De Sanctis responde, medindo muito as palavras, quando indagado sobre a patacoada que o cineasta Fernando Meirelles deu na Editora Abril, cuja homenagem a este prestada foi devidamente repassada a De Sanctis. Meirelles dedicou-lhe o prêmio recebido, dizendo ‘De Sanctis é que merece, ele é o cara!’. O juiz fala com sobriedade. “Foi significativo, porque é uma pessoa de fora da área jurídica, com um prestígio social, de um nível intelectual altíssimo, com excelente reconhecimento profissional, que deu aquele recado no momento, no lugar e do jeito certo.”

Para encerrar nossa conversa, pede-se que o juiz faça um arrazoado sobre como melhorar o Brasil, sobre como ele vê o país. Foi sua resposta mais longa, que lhe brota do peito como um discurso munificente e cheio de arrebatos. “Cada um cumprir com seu papel com responsabilidade, sem desejar o que o outro conquistou. As pessoas têm o direito de até poderem aspirar à riqueza, mas que ela venha de forma honesta. Tenho minha fé, mas não posso externála porque julgo aqui casos que envolvem igrejas.
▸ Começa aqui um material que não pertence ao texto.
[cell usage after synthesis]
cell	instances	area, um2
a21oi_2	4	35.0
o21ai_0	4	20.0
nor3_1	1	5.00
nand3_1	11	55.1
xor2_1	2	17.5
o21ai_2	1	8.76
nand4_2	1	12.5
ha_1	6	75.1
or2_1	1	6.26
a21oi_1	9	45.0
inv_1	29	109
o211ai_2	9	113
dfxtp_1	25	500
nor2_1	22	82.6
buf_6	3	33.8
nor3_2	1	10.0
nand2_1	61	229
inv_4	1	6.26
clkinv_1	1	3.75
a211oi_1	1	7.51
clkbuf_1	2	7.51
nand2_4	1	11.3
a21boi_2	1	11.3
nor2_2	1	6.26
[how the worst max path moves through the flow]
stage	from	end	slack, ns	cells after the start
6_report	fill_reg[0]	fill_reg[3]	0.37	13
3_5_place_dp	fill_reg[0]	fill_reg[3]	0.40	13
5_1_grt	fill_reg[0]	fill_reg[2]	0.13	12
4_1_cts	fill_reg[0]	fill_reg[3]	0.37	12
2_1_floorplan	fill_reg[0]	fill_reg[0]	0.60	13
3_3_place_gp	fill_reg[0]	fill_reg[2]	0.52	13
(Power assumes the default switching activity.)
### config.mk
export PLATFORM = sky130hd
export DESIGN_NAME = seg_scan_display
export DESIGN_NICKNAME = d
export VERILOG_FILES = /design/src/rtl/seg_scan_pkg.sv /design/src/rtl/seg7_nibble_dec.sv /design/src/rtl/seg_scan_display.sv
export SDC_FILE = /design/constraint.sdc
export NUM_CORES = 1
export LEC_CHECK = 0
export BUFFER_PORTS_ARGS = -buffer_cell sky130_fd_sc_hd__buf_2
export CORE_ASPECT_RATIO = 0.9
export CORE_UTILIZATION = 50
export CTS_CLUSTER_DIAMETER = 200
export CTS_CLUSTER_SIZE = 25
export DETAILED_ROUTE_END_ITERATION = 10
export PLACE_DENSITY = 0.67
export SLEW_MARGIN = 20
export SYNTH_ARGS = -nofsm -noshare
export SYNTH_HDL_FRONTEND = slang
export SYNTH_SLANG_ARGS = --single-unit
### constraint.sdc
create_clock -name slw_clk -period 4.4 [get_ports slw_clk]
set_clock_uncertainty 0.05 [all_clocks]
set_input_delay 0.66 -clock slw_clk [delete_from_list [all_inputs] [get_ports slw_clk]]
set_output_delay 0.66 -clock slw_clk [all_outputs]
set_load 0.02 [all_outputs]
**src/rtl/mux4_rr_arbiter.sv**
```systemverilog
// Round-robin arbiter that shares one 4:1 mux datapath among four requesters.
// A grant is held for up to MAX_BURST accepted beats. It is released early if
// the owner drops its request. Priority then rotates to the index after the
// released owner. Every grant is followed by one IDLE cycle.
module mux4_rr_arbiter #(
    parameter int WIDTH     = 8,
    parameter int MAX_BURST = 4
) (
    input  logic             clk,
    input  logic             rst,
    input  logic [3:0]       req,
    input  logic [WIDTH-1:0] in0,
    input  logic [WIDTH-1:0] in1,
    input  logic [WIDTH-1:0] in2,
    input  logic [WIDTH-1:0] in3,
    output logic [3:0]       ack,
    output logic [WIDTH-1:0] out_data,
    output logic             out_valid,
    input  logic             out_ready,
    output logic             s1,
    output logic             s0,
    output logic             busy
);

    typedef enum logic {IDLE, GRANT} state_t;

    // Beat index at which a grant must be released.
    localparam logic [3:0] LAST_BEAT = 4'(MAX_BURST - 1);

    state_t      state_reg;
    logic [1:0]  ptr_reg;
    logic [1:0]  sel_reg;
    logic [3:0]  cnt_reg;

    logic [3:0]  req_rot;
    logic [1:0]  pick_idx;
    logic        granted;
    logic        transfer;
    logic [WIDTH-1:0] in_arr [4];

    assign in_arr[0] = in0;
    assign in_arr[1] = in1;
    assign in_arr[2] = in2;
    assign in_arr[3] = in3;

    // Rotate the request vector so that bit 0 is the current priority holder.
    generate
        for (genvar gi = 0; gi < 4; gi++) begin : g_rot
            assign req_rot[gi] = req[ptr_reg + 2'(gi)];
        end
    endgenerate

    // Find the first requester at or after ptr. The scan runs downward so that
    // the lowest rotated position wins.
    always_comb begin
        pick_idx = ptr_reg;
        for (int k = 3; k >= 0; k--) begin
            if (req_rot[k]) begin
                pick_idx = ptr_reg + 2'(k);
            end
        end
    end

    assign granted   = (state_reg == GRANT);
    assign out_valid = granted & req[sel_reg];
    assign transfer  = out_valid & out_ready;
    assign out_data  = in_arr[sel_reg];
    assign s1        = sel_reg[1];
    assign s0        = sel_reg[0];
    assign busy      = granted;

    // Acknowledge goes only to the granted owner, in the cycle its beat is taken.
    generate
        for (genvar gi = 0; gi < 4; gi++) begin : g_ack
            assign ack[gi] = transfer & (sel_reg == 2'(gi));
        end
    endgenerate

    // Arbitration FSM: pick a new owner in IDLE, then count beats in GRANT
    // until the burst limit is reached or the owner drops its request.
    always_ff @(posedge clk) begin
        if (rst) begin
            state_reg <= IDLE;
            ptr_reg   <= 2'd0;
            sel_reg   <= 2'd0;
            cnt_reg   <= 4'd0;
        end else begin
            case (state_reg)
                IDLE: begin
                    if (req != 4'd0) begin
                        sel_reg   <= pick_idx;
                        cnt_reg   <= 4'd0;
                        state_reg <= GRANT;
                    end
                end
                GRANT: begin
                    if ((transfer && cnt_reg == LAST_BEAT) || !req[sel_reg]) begin
                        state_reg <= IDLE;
                        ptr_reg   <= sel_reg + 2'd1;
                        cnt_reg   <= 4'd0;
                    end else if (transfer) begin
                        cnt_reg   <= cnt_reg + 4'd1;
                    end
                end
                default: state_reg <= IDLE;
            endcase
        end
    end

endmodule

```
A minha fé, junto com a minha experiência, e junto com os meus valores, tem permitido que eu continue firme, apesar de momentos difíceis, ou momentos frutuosos que eu passo cumprindo as minhas decisões, já que os questionamentos vêm de todos os lados.

O Brasil precisa ser repensado, as instituições têm de ser repensadas sobre se elas servem de fato àquilo que a Constituição previu para elas. Porque as instituições não bastam existir só por existir. Eu não me conformo com o povo que fica feliz porque consegue adquirir um eletrodoméstico em dez vezes, morando numa favela. Eu jamais vou aceitar isso. Não quero ideologizar, não há nisso nada de espírito de classe social, de minha parte. O povo é muito bom e, por conta de o povo ser maravilhosamente bom, do jeito que é, é que se permite que pessoas de valores pouco nobres acabem tomando espaço e intranquilizando uma grande massa do país. Está na hora de as instituições funcionarem para dar um basta nisso, e fazer de fato este país um país grande. O povo precisa prestigiar a verdade, porque, seja na área criminal ou em outra, a verdade faz o povo se ver no espelho. Em outras palavras: o povo tem de assumir o seu papel histórico e virar o cão líder da matilha, para olhar para a frente, e não olhar a cauda dos outros cães. Se não for assim, o povo se tornará material etnográfico. Eu não me tornei material etnográfico: eu quero fazer história, não fazer história para crescer, mas cumprir o meu papel. Autoridade não significa autoritarismo. O poder não é o mesmo que a autoridade: qualquer pessoa pode assumir o poder, o poder pode ser tomado, dado, obtido, emprestado. Uma criança tem poder sobre os pais, porque domina os seus pais. Agora, autoridade quem tem é quem tem respeito. Quem tem responsabilidade tem poder e autoridade.”